Additional improvements in growth performance over bone development in our researches can be attributed to the complete breakdown of phytate and removing it’s anti nutritional properties on other nutrients. Liu and Ru (2010) reported that microbial phytase could improve amino acids utilization by decreasing their endogenous losses in the intestine of broiler chickens.

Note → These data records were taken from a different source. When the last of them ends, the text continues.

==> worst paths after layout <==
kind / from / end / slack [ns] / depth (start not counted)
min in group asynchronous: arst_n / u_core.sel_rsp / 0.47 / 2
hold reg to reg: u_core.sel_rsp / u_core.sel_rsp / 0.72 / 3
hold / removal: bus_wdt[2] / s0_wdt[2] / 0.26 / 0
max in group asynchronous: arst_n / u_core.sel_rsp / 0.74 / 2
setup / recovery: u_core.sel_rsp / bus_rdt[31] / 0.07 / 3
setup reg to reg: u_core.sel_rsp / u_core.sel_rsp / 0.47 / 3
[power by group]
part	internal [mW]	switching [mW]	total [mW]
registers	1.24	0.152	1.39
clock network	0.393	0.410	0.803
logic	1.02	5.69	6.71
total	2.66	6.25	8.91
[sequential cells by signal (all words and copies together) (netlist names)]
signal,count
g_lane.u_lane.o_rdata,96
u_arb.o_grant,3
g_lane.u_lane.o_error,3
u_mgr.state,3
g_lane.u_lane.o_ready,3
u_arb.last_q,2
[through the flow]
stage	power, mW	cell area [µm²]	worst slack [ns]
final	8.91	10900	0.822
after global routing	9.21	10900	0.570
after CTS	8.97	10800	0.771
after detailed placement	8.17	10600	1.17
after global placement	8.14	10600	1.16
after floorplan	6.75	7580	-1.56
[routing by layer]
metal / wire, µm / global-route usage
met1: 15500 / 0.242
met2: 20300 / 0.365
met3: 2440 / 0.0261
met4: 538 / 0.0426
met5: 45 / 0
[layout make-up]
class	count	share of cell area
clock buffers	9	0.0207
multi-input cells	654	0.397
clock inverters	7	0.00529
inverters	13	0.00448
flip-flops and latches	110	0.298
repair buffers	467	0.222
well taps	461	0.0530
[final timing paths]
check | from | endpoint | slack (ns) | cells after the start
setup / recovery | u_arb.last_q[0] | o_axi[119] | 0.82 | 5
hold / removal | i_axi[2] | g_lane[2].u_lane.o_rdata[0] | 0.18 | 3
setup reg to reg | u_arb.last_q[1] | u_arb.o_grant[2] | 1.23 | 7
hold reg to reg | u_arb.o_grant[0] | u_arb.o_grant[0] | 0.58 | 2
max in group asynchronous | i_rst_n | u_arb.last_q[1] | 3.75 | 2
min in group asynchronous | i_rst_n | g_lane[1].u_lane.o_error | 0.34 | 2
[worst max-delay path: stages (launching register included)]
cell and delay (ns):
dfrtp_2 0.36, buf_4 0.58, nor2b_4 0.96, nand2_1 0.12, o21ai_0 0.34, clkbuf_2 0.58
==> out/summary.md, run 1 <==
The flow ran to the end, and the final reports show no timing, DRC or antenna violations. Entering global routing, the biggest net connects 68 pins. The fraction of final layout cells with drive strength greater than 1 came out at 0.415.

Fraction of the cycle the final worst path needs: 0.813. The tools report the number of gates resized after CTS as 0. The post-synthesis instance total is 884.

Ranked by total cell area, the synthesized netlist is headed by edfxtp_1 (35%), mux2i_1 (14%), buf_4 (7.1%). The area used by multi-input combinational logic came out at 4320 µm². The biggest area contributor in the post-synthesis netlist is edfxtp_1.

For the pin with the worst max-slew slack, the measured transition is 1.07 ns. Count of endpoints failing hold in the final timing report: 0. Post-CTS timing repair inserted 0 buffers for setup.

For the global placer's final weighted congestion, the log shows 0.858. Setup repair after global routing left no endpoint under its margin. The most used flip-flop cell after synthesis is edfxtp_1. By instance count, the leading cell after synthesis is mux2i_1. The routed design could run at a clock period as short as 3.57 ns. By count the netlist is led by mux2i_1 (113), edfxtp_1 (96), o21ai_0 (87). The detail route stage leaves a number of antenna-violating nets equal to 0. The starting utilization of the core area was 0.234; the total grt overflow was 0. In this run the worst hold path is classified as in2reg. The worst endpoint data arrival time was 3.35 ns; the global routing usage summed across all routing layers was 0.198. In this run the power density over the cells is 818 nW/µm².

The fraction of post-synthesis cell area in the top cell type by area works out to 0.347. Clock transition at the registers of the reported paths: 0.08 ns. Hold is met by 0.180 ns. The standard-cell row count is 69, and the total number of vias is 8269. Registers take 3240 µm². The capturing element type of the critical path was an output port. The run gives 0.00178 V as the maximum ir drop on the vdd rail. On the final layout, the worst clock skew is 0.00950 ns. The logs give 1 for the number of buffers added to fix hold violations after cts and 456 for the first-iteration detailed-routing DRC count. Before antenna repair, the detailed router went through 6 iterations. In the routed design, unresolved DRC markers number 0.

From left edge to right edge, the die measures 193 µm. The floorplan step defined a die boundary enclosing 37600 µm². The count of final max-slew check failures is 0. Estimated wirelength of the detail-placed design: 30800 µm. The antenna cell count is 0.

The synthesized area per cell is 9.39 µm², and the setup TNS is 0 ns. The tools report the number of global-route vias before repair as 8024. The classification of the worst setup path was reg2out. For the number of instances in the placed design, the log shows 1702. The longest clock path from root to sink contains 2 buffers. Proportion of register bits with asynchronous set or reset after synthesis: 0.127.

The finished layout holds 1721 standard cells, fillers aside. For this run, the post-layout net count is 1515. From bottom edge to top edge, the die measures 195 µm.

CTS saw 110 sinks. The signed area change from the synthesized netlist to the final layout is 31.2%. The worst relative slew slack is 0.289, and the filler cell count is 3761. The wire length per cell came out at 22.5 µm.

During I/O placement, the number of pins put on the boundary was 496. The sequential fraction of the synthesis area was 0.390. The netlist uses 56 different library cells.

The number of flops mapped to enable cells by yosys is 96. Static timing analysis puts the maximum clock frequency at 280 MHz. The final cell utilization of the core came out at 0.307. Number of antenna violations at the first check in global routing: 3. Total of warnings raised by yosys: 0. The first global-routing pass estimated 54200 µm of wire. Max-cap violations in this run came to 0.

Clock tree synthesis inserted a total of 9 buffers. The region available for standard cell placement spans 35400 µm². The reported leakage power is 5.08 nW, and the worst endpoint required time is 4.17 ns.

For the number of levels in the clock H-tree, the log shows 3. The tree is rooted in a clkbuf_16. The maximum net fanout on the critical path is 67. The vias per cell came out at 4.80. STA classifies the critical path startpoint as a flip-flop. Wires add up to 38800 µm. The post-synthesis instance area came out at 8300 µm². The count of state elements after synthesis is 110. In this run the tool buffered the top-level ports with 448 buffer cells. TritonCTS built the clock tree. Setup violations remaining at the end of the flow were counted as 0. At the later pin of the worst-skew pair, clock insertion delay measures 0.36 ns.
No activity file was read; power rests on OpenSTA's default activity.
<file path="src/logic/mac_consts.svh">
`ifndef MAC_CONSTS_SVH
`define MAC_CONSTS_SVH

// Secret key, also the accumulator seed
`define MAC_KEY 16'h5A3C

// Added once per mixing round
`define MAC_ROUND 16'h9E37

// Engine busy cycles per absorbed word
`define MAC_LATENCY 3

`define MEM_WORDS 256
`define SPM_SLOTS 4

`endif
</file>
<file path="src/logic/mem_pkg.sv">
`default_nettype none

package mem_pkg;

  typedef logic [15:0] word_t;

  // Byte address, memory index is bits 8:1
  typedef logic [15:0] addr_t;

endpackage

`default_nettype wire

</file>
<file path="src/logic/bus_ifs.sv">
`timescale 1ns/1ns
`default_nettype none

interface mem_bus_if;
  import mem_pkg::*;

  logic  req_valid;
  logic  req_ready;
  logic  we;
  addr_t addr;
  word_t wdata;
  logic  rsp_valid;
  word_t rdata;

  modport master (output req_valid, we, addr, wdata, input req_ready, rsp_valid, rdata);
  modport slave (input req_valid, we, addr, wdata, output req_ready, rsp_valid, rdata);
endinterface


`default_nettype wire

</file>
<file path="src/logic/data_ram.sv">
`timescale 1ns/1ns
`default_nettype none

`include "mac_consts.svh"

module data_ram (
  input wire       clk,
  mem_bus_if.slave mem
);
  import mem_pkg::*;

  localparam int AW = $clog2(`MEM_WORDS);

  word_t         ram [`MEM_WORDS];
  logic [AW-1:0] index;

  // Word index from the byte address
  assign index = mem.addr[AW:1];

  assign mem.req_ready = 1'b1;

  always_ff @(posedge clk)
  begin
    if (mem.req_valid && mem.we)
      ram[index] <= mem.wdata;
    if (mem.req_valid && !mem.we)
      mem.rdata <= ram[index];
    mem.rsp_valid <= mem.req_valid && !mem.we;
  end

endmodule

`default_nettype wire

</file>
<file path="src/flat_wrapper.sv">
// flat-port wrapper written by rule: the top's interface ports become plain ports
module data_ram_flat import mem_pkg::*;
  (clk, mem_req_valid, mem_we, mem_addr, mem_wdata, mem_req_ready, mem_rsp_valid, mem_rdata);
  mem_bus_if mem_i ();
  input wire clk;
  input wire logic [$bits(mem_i.req_valid)-1:0] mem_req_valid;
  input wire logic [$bits(mem_i.we)-1:0] mem_we;
  input wire logic [$bits(mem_i.addr)-1:0] mem_addr;
  input wire logic [$bits(mem_i.wdata)-1:0] mem_wdata;
  output wire logic [$bits(mem_i.req_ready)-1:0] mem_req_ready;
  output wire logic [$bits(mem_i.rsp_valid)-1:0] mem_rsp_valid;
  output wire logic [$bits(mem_i.rdata)-1:0] mem_rdata;
  assign mem_i.req_valid = mem_req_valid;
  assign mem_i.we = mem_we;
  assign mem_i.addr = mem_addr;
  assign mem_i.wdata = mem_wdata;
  assign mem_req_ready = mem_i.req_ready;
  assign mem_rsp_valid = mem_i.rsp_valid;
  assign mem_rdata = mem_i.rdata;
  data_ram u_core (.clk(clk), .mem(mem_i));
endmodule
</file>
==> config.mk <==
export PLATFORM = sky130hd
export DESIGN_NAME = mem_arbiter_flat
export DESIGN_NICKNAME = d
export VERILOG_FILES = /design/src/logic/mac_consts.svh /design/src/logic/mem_pkg.sv /design/src/logic/bus_ifs.sv /design/src/logic/mem_arbiter.sv /design/src/flat_wrapper.sv
export SDC_FILE = /design/constraint.sdc
export NUM_CORES = 1
export LEC_CHECK = 0
export ABC_AREA = 0
export BUFFER_PORTS_ARGS = -buffer_cell sky130_fd_sc_hd__buf_2
export CAP_MARGIN = 10
export CELL_PAD_IN_SITES_DETAIL_PLACEMENT = 1
export CELL_PAD_IN_SITES_GLOBAL_PLACEMENT = 2
export CORE_MARGIN = 2
export CORE_UTILIZATION = 11
export CTS_CLUSTER_DIAMETER = 200
export DETAILED_ROUTE_END_ITERATION = 10
export GPL_ROUTABILITY_DRIVEN = 0
export PLACE_DENSITY = 0.91
export REMOVE_ABC_BUFFERS = 1
export SYNTH_ARGS = -nofsm -noshare
export SYNTH_HDL_FRONTEND = slang
export SYNTH_SLANG_ARGS = --single-unit
==> constraint.sdc <==
create_clock -name clk -period 2 [get_ports clk]
set_input_delay 0.4 -clock clk [delete_from_list [all_inputs] [get_ports clk]]
set_output_delay 0.4 -clock clk [all_outputs]
set_load 0.005 [all_outputs]
### src/logic/mac_consts.svh
`ifndef MAC_CONSTS_SVH
`define MAC_CONSTS_SVH

// Secret key, also the accumulator seed
`define MAC_KEY 16'h5A3C

// Added once per mixing round
`define MAC_ROUND 16'h9E37

// Engine busy cycles per absorbed word
`define MAC_LATENCY 3

`define MEM_WORDS 256
`define SPM_SLOTS 4

`endif
### src/logic/mac_pkg.sv
`default_nettype none

package mac_pkg;

  typedef enum logic {mode_sign, mode_verify} mac_mode_t;

  // Order of the first four matches the absorb order
  typedef enum logic [2:0] {
    field_pub_start, field_pub_end, field_sec_start, field_sec_end, field_id
  } spm_field_t;

  typedef logic [15:0] tag_t;

  typedef enum logic [3:0] {
    st_idle,
    st_check,
    st_fail,
    st_setup,
    st_limit,
    st_mem_req,
    st_mem_rsp,
    st_absorb,
    st_field,
    st_tag_wait,
    st_tag_req,
    st_tag_rsp,
    st_done
  } ctrl_state_t;

endpackage

`default_nettype wire

### src/logic/mem_pkg.sv
`default_nettype none

package mem_pkg;

  typedef logic [15:0] word_t;

  // Byte address, memory index is bits 8:1
  typedef logic [15:0] addr_t;

endpackage

`default_nettype wire

### src/logic/bus_ifs.sv
`timescale 1ns/1ns
`default_nettype none


// Combinational lookup into the module table
interface spm_query_if;
  import mem_pkg::*;
  import mac_pkg::*;

  addr_t      select;
  logic       select_valid;
  spm_field_t field;
  word_t      data;

  modport master (output select, field, input select_valid, data);
  modport slave (input select, field, output select_valid, data);
endinterface


`default_nettype wire

### src/logic/spm_table.sv
`timescale 1ns/1ns
`default_nettype none

`include "mac_consts.svh"

module spm_table (
  input wire                          clk,
  input wire                          reset,
  input wire                          load_valid,
  input wire [$clog2(`SPM_SLOTS)-1:0] load_slot,
  input wire mac_pkg::spm_field_t     load_field,
  input wire mem_pkg::word_t          load_data,
  spm_query_if.slave                  query
);
  import mem_pkg::*;
  import mac_pkg::*;

  localparam int SLOT_W      = $clog2(`SPM_SLOTS);
  localparam int FIELD_COUNT = 5;

  word_t                entry [`SPM_SLOTS][FIELD_COUNT];
  logic [`SPM_SLOTS-1:0] used;
  logic                 hit;
  logic [SLOT_W-1:0]    hit_slot;

  always_ff @(posedge clk or posedge reset)
  begin
    if (reset)
    begin
      used <= '0;
      for (int s = 0; s < `SPM_SLOTS; s++)
        for (int f = 0; f < FIELD_COUNT; f++)
          entry[s][f] <= '0;
    end
    else if (load_valid)
    begin
      entry[load_slot][load_field] <= load_data;
      used[load_slot] <= 1'b1;
    end
  end

  // Walk down so the lowest matching slot wins
  always_comb
  begin
    hit      = 1'b0;
    hit_slot = '0;
    for (int s = `SPM_SLOTS - 1; s >= 0; s--)
    begin
      if (used[s] && entry[s][field_pub_start] <= query.select &&
          entry[s][field_pub_end] > query.select)
      begin
        hit      = 1'b1;
        hit_slot = SLOT_W'(s);
      end
    end
  end

  assign query.select_valid = hit;
  assign query.data         = entry[hit_slot][query.field];

endmodule

`default_nettype wire

### src/flat_wrapper.sv
// flat-port wrapper written by rule: the top's interface ports become plain ports
module spm_table_flat import mem_pkg::*; import mac_pkg::*;
  (clk, reset, load_valid, load_slot, load_field, load_data, query_select, query_field, query_select_valid, query_data);
  spm_query_if query_i ();
  input wire clk;
  input wire reset;
  input wire load_valid;
  input wire [$clog2(`SPM_SLOTS)-1:0] load_slot;
  input wire mac_pkg::spm_field_t load_field;
  input wire mem_pkg::word_t load_data;
  input wire logic [$bits(query_i.select)-1:0] query_select;
  input wire logic [$bits(query_i.field)-1:0] query_field;
  output wire logic [$bits(query_i.select_valid)-1:0] query_select_valid;
  output wire logic [$bits(query_i.data)-1:0] query_data;
  assign query_i.select = query_select;
  assign query_i.field = query_field;
  assign query_select_valid = query_i.select_valid;
  assign query_data = query_i.data;
  spm_table u_core (.clk(clk), .reset(reset), .load_valid(load_valid), .load_slot(load_slot), .load_field(load_field), .load_data(load_data), .query(query_i));
endmodule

Aureli et al.,(2013) showed modified intestinal morphology with phytase, by resulting in longer jejunal (P<0.001) and ileal villi and wider villi in the duodenum (+27%) and jejunum (+25%) compared to NC. It seems that phytase supplementation does not only help the hydrolysis of phytate-P but also have a significant modification on the intestinal tract, even more so in the proximal parts, which could help increase absorption.

We can conclude that efficacy of commercially available phytases in same activity do not give equal improvements in birds. Benefits and contribution of novel phytases is beyond improvement P digestibility which can be explained by effective breakdown of phytate molecule than previous phytase generation. It must be also considered that using this kind of novel enzymes would cause significant changes in dietary strategies and establishments of poultry nutrient requirements. We think that the poultry industry has now a very powerful tool to feed animals and protect the environment.